統合報告書の質的向上に向けて~KPMGの分析レポートに学ぶ

著者:鈴木 行生
投稿:2019/05/07 14:13

・KPMGから統合報告に関する調査が公表され、そのセミナーが3月末に催された。この報告の中から興味深い点について、いくつか取り上げてみる。

・「日本企業の統合報告書に関する調査2018」は5回目となるが、その報告の内容は一段と充実しており、大いに参考になる。

・統合報告書(IR:Integrated Report)の発行企業数は、2018年版で414社(前年度比+79社)となった。5年前が95社であったから、大きく伸びている。実際、東証1部上場(2018年末2128社)の時価総額の58%(382社)を占めた。

・発行は2018年7~9月に集中し、英文版は日本語と同時から2カ月後までとなっている。作成の所管では、従来のIR広報から経営企画主導になるところが増えている。統合思考による経営を推進するには、新しい試みを伴って会社全体を動かす必要があることによる。

・統合思考をどのように実践しているか。価値創造のストーリーをきちんと創り上げて、それをわかりやすく見える化することが求められる。KPMGでは、統合を、①経営環境、②中長期、③非財務、④ビジネスモデル(BM)の変革、⑤社会・経済価値、⑥ステークホールダー、⑦戦略目標の7つの視点から、そのつながり(コネクティビティ)をみている。

・価値創造のプロセスを、図で示している企業が増えている。資本(キャピタル)を使って、アウトプットを作り出し、それがアウトカムにどう結びついているか。ここの説明を上手くできるかどうかが問われている。

・単にオクトパスモデルを当てはめればよいというものではない。自社の価値創造の仕組みであるBM(ビジネスモデル)のユニークな表現がカギとなっている。

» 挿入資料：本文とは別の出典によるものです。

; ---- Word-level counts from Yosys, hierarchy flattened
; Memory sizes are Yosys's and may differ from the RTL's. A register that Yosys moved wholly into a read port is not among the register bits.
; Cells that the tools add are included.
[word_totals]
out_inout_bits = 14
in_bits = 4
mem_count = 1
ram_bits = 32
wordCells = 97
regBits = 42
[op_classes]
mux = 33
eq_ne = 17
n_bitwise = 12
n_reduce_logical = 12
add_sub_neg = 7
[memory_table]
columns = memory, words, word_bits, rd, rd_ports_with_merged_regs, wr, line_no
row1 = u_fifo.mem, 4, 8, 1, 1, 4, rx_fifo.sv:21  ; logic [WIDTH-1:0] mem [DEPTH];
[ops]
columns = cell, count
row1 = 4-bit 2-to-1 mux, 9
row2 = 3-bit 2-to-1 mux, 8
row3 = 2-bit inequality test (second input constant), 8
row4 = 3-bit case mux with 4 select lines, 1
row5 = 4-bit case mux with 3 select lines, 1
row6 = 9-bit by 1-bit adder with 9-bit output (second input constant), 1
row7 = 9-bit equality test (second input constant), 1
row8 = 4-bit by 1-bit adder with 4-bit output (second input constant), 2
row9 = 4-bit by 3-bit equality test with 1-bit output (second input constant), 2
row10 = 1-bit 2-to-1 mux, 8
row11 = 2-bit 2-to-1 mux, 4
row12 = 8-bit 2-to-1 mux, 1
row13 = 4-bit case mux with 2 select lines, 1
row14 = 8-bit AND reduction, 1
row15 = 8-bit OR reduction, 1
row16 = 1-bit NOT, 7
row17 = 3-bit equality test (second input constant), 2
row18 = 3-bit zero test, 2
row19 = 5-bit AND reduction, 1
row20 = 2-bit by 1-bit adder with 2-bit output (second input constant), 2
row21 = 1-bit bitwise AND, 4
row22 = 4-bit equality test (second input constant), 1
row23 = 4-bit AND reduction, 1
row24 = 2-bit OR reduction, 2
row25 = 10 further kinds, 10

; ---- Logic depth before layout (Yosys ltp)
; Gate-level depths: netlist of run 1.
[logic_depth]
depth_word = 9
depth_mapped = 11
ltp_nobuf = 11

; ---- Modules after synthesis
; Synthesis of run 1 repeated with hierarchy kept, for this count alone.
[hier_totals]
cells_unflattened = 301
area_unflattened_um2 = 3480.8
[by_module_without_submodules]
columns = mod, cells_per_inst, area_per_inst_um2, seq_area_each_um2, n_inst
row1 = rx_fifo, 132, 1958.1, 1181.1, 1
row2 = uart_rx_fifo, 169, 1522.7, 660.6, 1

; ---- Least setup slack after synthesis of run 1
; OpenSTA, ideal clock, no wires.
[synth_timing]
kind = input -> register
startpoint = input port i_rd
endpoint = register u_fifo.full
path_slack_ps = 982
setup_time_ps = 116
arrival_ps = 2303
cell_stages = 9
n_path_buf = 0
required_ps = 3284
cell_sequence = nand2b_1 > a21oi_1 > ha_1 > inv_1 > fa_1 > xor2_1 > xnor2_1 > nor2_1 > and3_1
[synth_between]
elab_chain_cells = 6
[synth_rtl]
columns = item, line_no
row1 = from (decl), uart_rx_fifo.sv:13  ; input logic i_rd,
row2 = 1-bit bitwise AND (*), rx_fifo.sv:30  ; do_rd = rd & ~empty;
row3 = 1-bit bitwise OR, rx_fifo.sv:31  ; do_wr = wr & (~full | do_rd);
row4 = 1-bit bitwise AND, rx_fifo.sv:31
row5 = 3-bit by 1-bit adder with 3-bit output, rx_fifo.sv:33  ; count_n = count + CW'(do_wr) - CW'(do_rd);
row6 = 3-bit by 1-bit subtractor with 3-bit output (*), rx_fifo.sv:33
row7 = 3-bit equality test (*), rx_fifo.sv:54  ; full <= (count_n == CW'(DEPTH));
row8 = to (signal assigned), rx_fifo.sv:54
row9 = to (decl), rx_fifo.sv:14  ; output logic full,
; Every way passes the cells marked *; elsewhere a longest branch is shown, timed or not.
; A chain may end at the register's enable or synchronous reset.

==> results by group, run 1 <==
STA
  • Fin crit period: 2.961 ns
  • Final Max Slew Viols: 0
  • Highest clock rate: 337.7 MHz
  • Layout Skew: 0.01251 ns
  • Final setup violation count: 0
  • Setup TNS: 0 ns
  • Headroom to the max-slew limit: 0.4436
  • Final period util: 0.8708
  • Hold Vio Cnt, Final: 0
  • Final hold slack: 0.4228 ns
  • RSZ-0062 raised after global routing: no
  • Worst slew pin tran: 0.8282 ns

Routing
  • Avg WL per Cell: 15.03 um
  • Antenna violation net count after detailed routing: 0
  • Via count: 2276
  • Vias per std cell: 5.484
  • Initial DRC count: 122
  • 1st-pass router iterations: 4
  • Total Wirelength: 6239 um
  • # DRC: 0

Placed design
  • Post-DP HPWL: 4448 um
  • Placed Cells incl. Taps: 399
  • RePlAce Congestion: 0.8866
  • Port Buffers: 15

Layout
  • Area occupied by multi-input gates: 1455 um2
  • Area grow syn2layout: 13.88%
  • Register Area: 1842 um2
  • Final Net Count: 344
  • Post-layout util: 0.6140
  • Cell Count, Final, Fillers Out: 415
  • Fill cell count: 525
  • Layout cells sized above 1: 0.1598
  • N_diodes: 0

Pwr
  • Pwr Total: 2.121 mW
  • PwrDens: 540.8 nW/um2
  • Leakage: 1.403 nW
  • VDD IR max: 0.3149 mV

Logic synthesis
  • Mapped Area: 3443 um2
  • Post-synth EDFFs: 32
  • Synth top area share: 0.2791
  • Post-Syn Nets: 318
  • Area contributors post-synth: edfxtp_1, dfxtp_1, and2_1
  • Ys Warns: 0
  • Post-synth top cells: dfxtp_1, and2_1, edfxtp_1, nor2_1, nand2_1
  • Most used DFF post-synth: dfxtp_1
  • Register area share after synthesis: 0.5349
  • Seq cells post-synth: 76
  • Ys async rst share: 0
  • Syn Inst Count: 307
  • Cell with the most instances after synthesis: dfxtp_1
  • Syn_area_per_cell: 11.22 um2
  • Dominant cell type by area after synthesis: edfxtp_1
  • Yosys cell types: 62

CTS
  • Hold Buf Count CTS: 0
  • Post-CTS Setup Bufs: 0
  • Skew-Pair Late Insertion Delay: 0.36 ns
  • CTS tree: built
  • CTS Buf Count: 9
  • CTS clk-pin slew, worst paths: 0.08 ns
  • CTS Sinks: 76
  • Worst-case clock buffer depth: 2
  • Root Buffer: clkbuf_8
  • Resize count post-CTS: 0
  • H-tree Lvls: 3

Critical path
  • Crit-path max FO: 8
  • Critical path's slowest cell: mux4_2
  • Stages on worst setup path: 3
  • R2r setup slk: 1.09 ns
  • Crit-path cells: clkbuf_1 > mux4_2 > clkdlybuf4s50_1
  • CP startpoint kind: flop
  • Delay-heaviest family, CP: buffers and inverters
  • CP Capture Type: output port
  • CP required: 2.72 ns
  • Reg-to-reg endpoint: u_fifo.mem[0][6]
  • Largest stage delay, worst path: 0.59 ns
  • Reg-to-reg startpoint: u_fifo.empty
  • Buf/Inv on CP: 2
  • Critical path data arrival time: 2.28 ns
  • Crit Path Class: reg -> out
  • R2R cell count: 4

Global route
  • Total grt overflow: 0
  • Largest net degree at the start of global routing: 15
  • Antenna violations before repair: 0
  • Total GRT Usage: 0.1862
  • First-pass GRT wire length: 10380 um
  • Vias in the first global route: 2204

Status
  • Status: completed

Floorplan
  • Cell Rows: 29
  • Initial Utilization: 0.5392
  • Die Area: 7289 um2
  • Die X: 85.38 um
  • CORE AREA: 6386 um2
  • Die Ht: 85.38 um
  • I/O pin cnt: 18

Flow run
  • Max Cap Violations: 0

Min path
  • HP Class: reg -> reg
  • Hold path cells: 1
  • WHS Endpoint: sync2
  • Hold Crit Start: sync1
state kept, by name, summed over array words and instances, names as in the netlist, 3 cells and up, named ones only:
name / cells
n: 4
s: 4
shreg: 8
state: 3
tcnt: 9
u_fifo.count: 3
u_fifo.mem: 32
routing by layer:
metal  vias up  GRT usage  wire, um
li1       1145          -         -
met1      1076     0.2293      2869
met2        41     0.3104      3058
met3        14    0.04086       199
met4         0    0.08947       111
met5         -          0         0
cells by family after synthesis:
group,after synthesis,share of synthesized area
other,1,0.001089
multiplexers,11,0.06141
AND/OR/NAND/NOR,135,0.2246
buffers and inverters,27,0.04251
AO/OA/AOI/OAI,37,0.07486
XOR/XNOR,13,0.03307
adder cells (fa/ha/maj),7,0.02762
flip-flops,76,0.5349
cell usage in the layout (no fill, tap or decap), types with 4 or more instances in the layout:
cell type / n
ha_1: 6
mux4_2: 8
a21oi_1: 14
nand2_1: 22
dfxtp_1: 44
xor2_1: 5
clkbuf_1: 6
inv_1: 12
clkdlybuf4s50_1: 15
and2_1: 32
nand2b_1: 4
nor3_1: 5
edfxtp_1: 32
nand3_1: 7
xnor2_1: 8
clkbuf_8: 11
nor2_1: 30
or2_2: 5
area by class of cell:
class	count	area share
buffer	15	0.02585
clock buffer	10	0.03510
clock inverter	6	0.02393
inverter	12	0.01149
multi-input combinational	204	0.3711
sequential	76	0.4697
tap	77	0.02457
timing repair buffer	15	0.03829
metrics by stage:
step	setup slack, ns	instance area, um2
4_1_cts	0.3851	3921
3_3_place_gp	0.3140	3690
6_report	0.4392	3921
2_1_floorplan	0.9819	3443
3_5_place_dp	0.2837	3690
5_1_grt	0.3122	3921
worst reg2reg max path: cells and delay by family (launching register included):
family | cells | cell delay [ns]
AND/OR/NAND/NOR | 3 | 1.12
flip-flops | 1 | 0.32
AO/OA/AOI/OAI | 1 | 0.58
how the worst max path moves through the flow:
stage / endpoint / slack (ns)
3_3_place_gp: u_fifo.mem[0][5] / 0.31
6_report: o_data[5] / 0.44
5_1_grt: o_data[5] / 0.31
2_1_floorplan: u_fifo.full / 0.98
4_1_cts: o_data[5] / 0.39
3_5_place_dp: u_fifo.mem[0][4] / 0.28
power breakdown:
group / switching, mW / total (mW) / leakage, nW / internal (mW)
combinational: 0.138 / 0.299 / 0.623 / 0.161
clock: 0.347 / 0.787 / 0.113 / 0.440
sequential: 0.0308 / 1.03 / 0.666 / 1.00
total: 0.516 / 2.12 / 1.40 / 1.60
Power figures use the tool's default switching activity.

・わが社の企業価値創造にとって、何がマテリアルなのか。このマテリアリティ(重要項目)をどのように認識するか。CSR(企業の社会的責任)におけるマテリアリティとIR(統合報告書)におけるマテリアリティは異なる。

・ここを昇華できていない企業も多い。マテリアリティの設定において、それを経営トップがきちんと認識しているか。マテリアリティの設定を、マネジメントの俎上にもってくる仕組みを内在しているかどうかが重要である。

・マテリアリティは、1)社会的課題のうち自社に関わるもの、2)自社で意欲的に取り組むものだけではない。新しい企業価値を創り出していく上で、自社のキャピタルに足らないものは何か。その中でマテリアルなものをいかに揃えていくか。3)社内の経営資源に関するマテリアリティも極めて重要である。

・企業価値創造において、そのリスクと機会をどのように説明するか。リスクについて説明するだけでなく、機会についても説明する企業が増えている。

・リスクとは、自社でコントロールできないものなのか。すぐにはコントロールできないが、継続的に努力してマネージできるようにしていくのか。その姿勢が問われている。リスクがコントロールできれば、実は機会にも結びついてくる。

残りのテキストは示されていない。